La alcaldesa vincula la construcción de las 17.700 viviendas previstas con el interés del Ministerio de Fomento de reformar la estación ferroviaria

La alcaldesa de Madrid, Manuela Carmena (Ahora Madrid), ha avanzado este mediodía que esperará hasta después de las elecciones generales, previstas en principio para mediados de diciembre, para resolver si da su visto bueno, modifica o frena definitivamente la conocida como Operación Chamartín. “Estamos al borde de un nuevo proceso electoral y hay que tenerlo en cuenta. Es una operación que lleva 20 años, ¿es necesario resolver en estos escasos dos meses y medio?”, ha señalado la alcaldesa en un acto informativo organizado por el diario ABC y la consultora Deloitte.

Carmena considera que esta operación urbanística “tiene que ver con las elecciones porque está implicado fundamentalmente el Ministerio de Fomento”. Según este argumento, “gran parte de la justificación para construir las viviendas es que sería el precio que pagaría el Estado a unos inversores para que se arreglara la estación [ferroviaria de Chamartín]”. “Estuve hablando con la ministra de Fomento, Ana Pastor, para ver qué expectativas tenía sobre la estación. (…) El proyecto de la estación de Madrid depende de lo que diga el Gobierno central”, ha añadido para defender esta supeditación del proyecto urbanístico al próximo resultado electoral.

El plan, ideado hace 20 años como Operación Chamartín y ahora rebautizado como Distrito Castellana Norte, prevé extender el paseo de la Castellana 3,7 kilómetros hacia el norte y redibujar un área de 3.114.336 metros cuadrados con 17.699 nuevas viviendas, 56 hectáreas de zonas verdes (la mitad del Retiro) y un área financiera con rascacielos tan altos como el edificio Chrysler de Nueva York.

Tras más de un año de negociaciones secretas, la Comunidad de Madrid, el Ayuntamiento de la capital y las empresas estatales Renfe y Adif firmaron el pasado 22 de enero un convenio con la promotora Distrito Castellana Norte (conocida antes como Duch; el BBVA posee el 75,5%, y la constructora San José el 24,5%).
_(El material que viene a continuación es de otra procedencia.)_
==> config.mk <==
export PLATFORM = sky130hd
export DESIGN_NAME = ttc_eb_ram
export DESIGN_NICKNAME = d
export VERILOG_FILES = /design/src/hdl/ttc_eb_ram.sv
export SDC_FILE = /design/constraint.sdc
export NUM_CORES = 1
export LEC_CHECK = 0
export BUFFER_PORTS_ARGS = -buffer_cell sky130_fd_sc_hd__buf_2
export CAP_MARGIN = 40
export CORE_ASPECT_RATIO = 0.7
export CORE_MARGIN = 2
export CORE_UTILIZATION = 25
export DETAILED_ROUTE_END_ITERATION = 12
export GPL_ROUTABILITY_DRIVEN = 0
export GPL_TIMING_DRIVEN = 0
export PLACE_DENSITY = 0.47
export SYNTH_ARGS = -nofsm -noshare
export SYNTH_HDL_FRONTEND = slang
export SYNTH_SLANG_ARGS = --single-unit
==> constraint.sdc <==
create_clock -name clk -period 1 [get_ports clk]
set_input_delay 0.1 -clock clk [delete_from_list [all_inputs] [get_ports clk]]
set_output_delay 0.1 -clock clk [all_outputs]
set_load 0.05 [all_outputs]
==> src/hdl/ttc_eb_ram.sv <==
`default_nettype none

module ttc_eb_ram #(
    parameter int WIDTH = 8,
    parameter int DEPTH = 2
) (
    input  wire logic                                    clk,
    input  wire logic                                    we,
    input  wire logic [(DEPTH > 1 ? $clog2(DEPTH) : 1)-1:0] waddr,
    input  wire logic [WIDTH-1:0]                        wdata,
    input  wire logic [(DEPTH > 1 ? $clog2(DEPTH) : 1)-1:0] raddr,
    output logic      [WIDTH-1:0]                        rdata
);

    logic [WIDTH-1:0] mem [DEPTH];

    // One write port, one registered read port.
    always_ff @(posedge clk)
    begin
        if (we)
        begin
            mem[waddr] <= wdata;
        end
        rdata <= mem[raddr];
    end

endmodule

`default_nettype wire

# [Word level (Yosys, flattened, before mapping)]
# Memories as Yosys holds them, arrays and structs flattened. A register that Yosys moved wholly into a read port is not among the register bits.
# Index checks and enable logic that the tools add are counted.
[totals] ram_bits=16 mem_count=1 out_inout_bits=8 inputBits=12 latchBits=0 wordCells=3 reg_bits=0 mem_bits_ro=0
[op_classes] div_mod_pow=0 n_reduce_logical=0 bitwise_logic=0 order_cmp=0 shift=0 mul=0 mux=2 n_addsub=0 n_eq_ne=0
[mem_list] memory="mem" words=2 width=8 read_ports=1 rd_clocked_by_memory_dff=1 write_ports=1 line="15" source="logic [WIDTH-1:0] mem [DEPTH];"
[op_table] op="$mux 1" n=2

# [Logic depth before layout (Yosys ltp)]
# Gate-level depths: netlist (run 1).
[depth] ltp_word=2 ltp_mapped=2 mapped_depth_nobuf=1

# [Worst setup path after synthesis (run 1)]
# No wires, ideal clock.
[synth_path] kind="in2reg" start="in we" end="mem mem[0][0], enable pin" cell_stages=1 required_ns=0.627 n_path_buf=0 arrival_ns=0.520 setup_slack_ns=0.107 setup_ns=0.373 path_cell_list="nor2b_1"
[synth_via] elab_chain_cells=2
[synth_lines] item="start: declaration" line="8" source="input wire logic we,"
[synth_lines] item="$mux 1" line="20" source="if (we)"
[synth_lines] item="$mux 1 (implied by the code)" line="22" source="mem[waddr] <= wdata;"
[synth_lines] item="end: declaration" line="15"
# No other way between the ends.

# [Worst setup path in the final report (run 1)]
[layout_path] start="reg rdata[6] (read register of mem)" end="out rdata[6]"
[layout_rtl] item="start: declaration" line="12" source="output logic [WIDTH-1:0] rdata"
# No word-level cell between the ends.

==> flow_summary.ini, run 1 <==
[hold_path]
hp-class = primary input to register
hold_end = mem[1][4]$_DFFE_PP_
hp-start = wdata[4]
min_path_cells = 1

[clocking]
clkTransAtPathRegs_ns = 0.08
cts_tree = built
cts_buffers = 3
clock_path_buffers = 2
clkSinkCount = 24
hold_buffers = 0
root_buffer = clkbuf_8
clkLatencyLatePin_ns = 0.26
h-tree-depth = 1

[critical_path]
worstPathCellList = buf_2
ff2ff_setup_slack_ns = 0.25
cp_max_fo = 1
worstSetupPathType = register to output pin
worstSetupStartpointType = register
worst-path-stages = 1
path_delay_family = flip-flops
ff2ff_path_depth = 1
arrival_ns = 0.83
crit_buf_inv = 1
slowest_stage = dfxtp_1
cp.required_ns = 0.90
slowest_delay_ns = 0.31
endpoint_kind = output pin
r2r-start = mem[0][0]$_DFFE_PP_
worstReg2RegEnd = rdata[0]$_DFF_P_

[routing]
top_layer = met4
dr.pass1.iters = 3
drc_errors = 0
wl_met1_um = 423
antenna_left = 0
num_vias = 352
wl_per_cell_um = 11.4
wirelength_um = 1060
viasPerCell = 3.78
drt_iter0_drc = 1
dr_wl_met2_um = 523
dr_wl_met3_um = 90

[final_layout]
stdcell_area_um2 = 993
multi_input_area_um2 = 135
fin_util = 0.345
final_nets = 70
syn_to_final_growth_pct = 26.6
fill_cells = 292
drive_above_1_share = 0.561
antenna_cells = 0
seqCellArea_um2 = 641

[synthesis]
ys_warn_count = 0
synth_nets = 47
syn_avg_cell_area_um2 = 22.4
yosysSeqAreaShare = 0.817
synth_area_um2 = 785
ys_types = 6
synth_cells = 35
synth_seq_cells = 24

[pwr]
p_sw_frac = 0.207
power_switching_mw = 0.458
p_int_mw = 1.75
ir_drop_uv = 655
seq_power_share = 0.521
pwr-share-comb = 0.107
power.share.clock = 0.372
p_total_mw = 2.21
p_leak_nw = 0.402
p_per_area_nw_per_um2 = 2230

[timing]
slew_headroom = 0.697
worstMarginPinSlew_ns = 0.453
fmax_mhz = 1080
slew_violations = 0
rsz0062_at_grt = no
clock_skew_ns = 0.00509
period_needed_ns = 0.929
finalCritPeriodShare = 0.929
hold_slack_ns = 0.0234
setup_violations = 0
fin_setup_tns_ns = 0
hold_violations = 0

[floorplanning]
ios = 20
core-area_um2 = 2880
die_h_um = 50.9
die_x_um = 71.0
rows = 16
die_area_um2 = 3610
start_util = 0.272

[global_route]
antenna_found_initial = 0
grt_max_degree = 15
grt_use_total = 0.0674
grt_overflow = 0
grt_pass1_wl_um = 1690
grt_pass1_vias = 353

[placement]
port_buffers = 18
place_area_um2 = 920

[job]
drv_cap = 0

[outcome]
status = finished, final reports clean
[logic make-up after synthesis]
kind of cell	count (synthesis)	synth area share
buffers and inverters	1	0.0144
AND/OR/NAND/NOR	2	0.0160
flip-flops	24	0.817
multiplexers	8	0.153
[worst max path at each step]
stage               slack [ns]                  end              from
finish                    0.07             rdata[6]  rdata[6]$_DFF_P_
global route              0.02             rdata[7]  rdata[7]$_DFF_P_
CTS                       0.04  mem[0][6]$_DFFE_PP_                we
detailed placement       -0.25  mem[0][5]$_DFFE_PP_                we
global placement         -0.20  mem[0][4]$_DFFE_PP_             waddr
floorplan                 0.11  mem[0][0]$_DFFE_PP_                we
[state kept, by name, indices dropped and copies added (netlist names)]
| signal | cells |
|---|---|
| rdata | 8 |
| mem | 16 |
[through the flow]
stage               cells  setup WS (ns)
finish                 93         0.0711
global placement       89         -0.202
CTS                    93         0.0383
floorplan              35          0.107
detailed placement     89         -0.249
global route           93         0.0222
[routing by layer]
layer	GRT usage	vias up
met4	0.0472	0
met3	0.0335	2
met5	0	-
met1	0.0702	164
li1	-	172
met2	0.107	14
[placed cells by master, fill, tap and decap left out]
| master | count |
|---|---|
| dfxtp_1 | 8 |
| buf_6 | 1 |
| clkbuf_8 | 3 |
| mux2_4 | 8 |
| and2_1 | 1 |
| edfxtp_1 | 16 |
| bufinv_16 | 1 |
| nor2b_2 | 1 |
| buf_2 | 18 |
[final cells by class]
cell class	instances	share of cell area
flip-flops and latches	24	0.645
multi-input cells	10	0.136
clock inverters	1	0.0302
repair buffers	18	0.0907
clock buffers	3	0.0416
well taps	36	0.0453
plain buffers	1	0.0113
[cell usage after synthesis]
| cell | count | area [um^2] |
|---|---|---|
| and2_1 | 1 | 6.26 |
| dfxtp_1 | 8 | 160 |
| edfxtp_1 | 16 | 480 |
| nor2b_1 | 1 | 6.26 |
| mux2_4 | 8 | 120 |
| buf_6 | 1 | 11.3 |
[repair_timing]
| item | in CTS | in global routing |
|---|---|---|
| endpoints found under the setup margin | 0 | 8 |
| gates resized for setup | 0 | 1 |
| buffers inserted | 0 | 0 |
[power groups by stage]
stage,clock [mW],sequential (mW),combinational (mW)
floorplan,0,1.28,0.0683
global placement,0,1.17,0.239
detailed placement,0,1.18,0.240
CTS,0.859,1.15,0.240
global route,0.894,1.16,0.251
finish,0.823,1.15,0.237
Power figures use the tool's default switching activity.
==> inputs of run 2 (changes only) <==
--- a/config.mk
+++ b/config.mk
@@ -10,3 +10,2 @@
 export CORE_ASPECT_RATIO = 0.7
-export CORE_MARGIN = 2
 export CORE_UTILIZATION = 25
==> constraint.sdc (replaced) <==
create_clock -name clk -period 1 [get_ports clk]
set_input_delay 0.25 -clock clk [delete_from_list [all_inputs] [get_ports clk]]
set_output_delay 0.25 -clock clk [all_outputs]
set_load 0.05 [all_outputs]
==> flow_summary.ini, run 2 (synthesis gave the netlist of run 1 again) <==
[timing]
slew_violations = 0
fmax_mhz = 1020
rsz0062_at_grt = yes
hold_slack_ns = 0.177
finalCritPeriodShare = 0.985
period_needed_ns = 0.985
slew_headroom = 0.701
fin_setup_tns_ns = 0
clock_skew_ns = 0.00318
setup_violations = 0
worstMarginPinSlew_ns = 0.447
hold_violations = 0
setup_ws_ns = 0.0149

[floorplanning]
ios = 20
die_x_um = 69.0
start_util = 0.272
core-area_um2 = 2880
rows = 16
die_area_um2 = 3370
die_h_um = 48.9

[critical_path]
path_delay_family = flip-flops
worstReg2RegEnd = rdata[2]$_DFF_P_
crit_buf_inv = 1
r2r-start = mem[0][2]$_DFFE_PP_
worstPathCellList = buf_6
worstSetupPathType = register to output pin
endpoint_kind = output pin
cp_max_fo = 1
ff2ff_setup_slack_ns = 0.25
ff2ff_path_depth = 1
arrival_ns = 0.74
slowest_delay_ns = 0.33
slowest_stage = dfxtp_2
cp.required_ns = 0.75
worstSetupStartpointType = register

[clocking]
clkSinkCount = 24
clock_path_buffers = 2
hold_buffers = 0
cts_tree = built
root_buffer = clkbuf_8
clkTransAtPathRegs_ns = 0.08
cts_setup_buffers = 0
cts_buffers = 3
clkLatencyLatePin_ns = 0.26
h-tree-depth = 1

[pwr]
power_switching_mw = 0.457
power.share.clock = 0.301
p_sw_frac = 0.219
p_per_area_nw_per_um2 = 1970
p_int_mw = 1.63
seq_power_share = 0.560
pwr-share-comb = 0.139
ir_drop_uv = 604
p_leak_nw = 0.420
p_total_mw = 2.09

[global_route]
grt_max_degree = 14
antenna_found_initial = 0
grt_pass1_wl_um = 1490
grt_overflow = 0
grt_use_total = 0.0652
grt_pass1_vias = 330

[routing]
viasPerCell = 3.82
dr_wl_met2_um = 478
num_vias = 355
wl_met1_um = 439
wl_per_cell_um = 11.0
top_layer = met4
wirelength_um = 1020
antenna_left = 0
drt_iter0_drc = 8
drc_errors = 0
dr_wl_met3_um = 91
dr.pass1.iters = 2

[final_layout]
fin_util = 0.368
final_common_cell = edfxtp_1
final_cell_mix = edfxtp_1 (16), buf_2 (10), mux2_4 (8), dfxtp_2 (8), buf_8 (6)
syn_to_final_growth_pct = 35.1
fill_cells = 284
instances_no_fill = 93
drive_above_1_share = 0.702
largest_reg_flops = 16
stdcell_area_um2 = 1060
antenna_cells = 0
final_nets = 70
reg.largest.list = mem: 16 flops, rdata: 8 flops
top_register = mem

[placement]
pre_cts_ws_ns = -0.0983
port_buffers = 18
dp_cells = 89
place_area_um2 = 922

[job]
drv_cap = 0

[hold_path]
min_path_cells = 1
hold_end = mem[0][6]$_DFFE_PP_
hp-start = wdata[6]
hp-class = primary input to register

[outcome]
status = finished, final reports clean
run 2: changes by cell type in the layout (fill, tap and decap cells not counted):
| cell | before | now |
|---|---|---|
| buf_8 | 0 | 6 |
| buf_6 | 1 | 3 |
| bufinv_16 | 1 | 0 |
| buf_2 | 18 | 10 |
| dfxtp_1 | 8 | 0 |
| clkbuf_8 | 3 | 4 |
| dfxtp_2 | 0 | 8 |
run 2: how the worst max path moves through the flow:
stage | start | endpoint | slack, ns | cells after the start
floorplan | we | mem[0][0]$_DFFE_PP_ | 0.13 | 1
global placement | waddr | mem[0][2]$_DFFE_PP_ | -0.11 | 2
detailed placement | waddr | mem[0][3]$_DFFE_PP_ | -0.1 | 2
CTS | rdata[0]$_DFF_P_ | rdata[0] | -0.001 | 1
global route | rdata[0]$_DFF_P_ | rdata[0] | -0.01 | 1
finish | rdata[5]$_DFF_P_ | rdata[5] | 0.01 | 1
run 2: repair_timing:
item,CTS,global route
resized for setup,24,6
gates cloned,0,0
endpoints found under the setup margin,8,8
run 2: power groups by stage:
stage / registers (mW) / logic [mW] / clock network, mW
final: 1.17 / 0.290 / 0.627
after global routing: 1.18 / 0.304 / 0.686
after CTS: 1.17 / 0.276 / 0.659
after detailed placement: 1.18 / 0.241 / 0
after global placement: 1.17 / 0.239 / 0
after floorplan: 1.28 / 0.0690 / 0
run 2: per-layer routing:
layer / up-vias / global-route usage
met5: - / 0
met4: 0 / 0.0306
met3: 2 / 0.0350
met2: 15 / 0.104
met1: 167 / 0.0698
li1: 171 / -
run 2: final cells by class:
type | instances | area, um^2 | area share
buffer | 1 | 11.3 | 0.0106
multi-input combinational | 10 | 135 | 0.128
sequential | 24 | 651 | 0.614
timing repair buffer | 18 | 163 | 0.153
clock buffer | 4 | 55.1 | 0.0519
tap | 36 | 45.0 | 0.0425
### src/rtl/core/assert_macros.svh
// Assertion macros shared by the page-buffer directory RTL.
`ifndef ASSERT_MACROS_SVH
`define ASSERT_MACROS_SVH

// Property that must hold at every clock edge outside reset.
`define CHBD_ASSERT(label, clk, rst, prop, msg) \
   label: assert property (@(posedge clk) disable iff (rst) prop) else $error(msg);

// Condition that must never be seen at a clock edge outside reset.
`define CHBD_ASSERT_NEVER(label, clk, rst, cond, msg) \
   label: assert property (@(posedge clk) disable iff (rst) !(cond)) else $error(msg);

`endif

### src/rtl/core/chbd_ram.sv
// Simple dual-port synchronous RAM with a registered read port.
module chbd_ram #(
   parameter int WIDTH = 8,
   parameter int DEPTH = 256,
   localparam int AW = $clog2(DEPTH)
) (
   input  logic             clock,
   input  logic             we,
   input  logic [AW-1:0]    waddr,
   input  logic [WIDTH-1:0] wdata,
   input  logic             re,
   input  logic [AW-1:0]    raddr,
   output logic [WIDTH-1:0] rdata
);

   logic [WIDTH-1:0] mem_ff [DEPTH];
   logic [WIDTH-1:0] rdata_ff;

   always_ff @(posedge clock) begin
      if (we) begin
         mem_ff[waddr] <= wdata;
      end
      if (re) begin
         rdata_ff <= mem_ff[raddr];
      end
   end

   assign rdata = rdata_ff;

endmodule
El Ayuntamiento preparó a continuación un Plan Parcial de Reforma Interior (que sustituía al ordenamiento urbanístico aprobado en febrero de 2011 y anulado posteriormente por la justicia), pero no tuvo tiempo para sacarlo adelante antes de las elecciones municipales y autonómicas del pasado mes de mayo. Ahora, el desarrollo depende de que el Ayuntamiento de luz verde a un nuevo plan urbanístico, y de que lo haga antes de finales de 2016, fecha límite que la promotora se marca antes de descartar como imposible el desarrollo.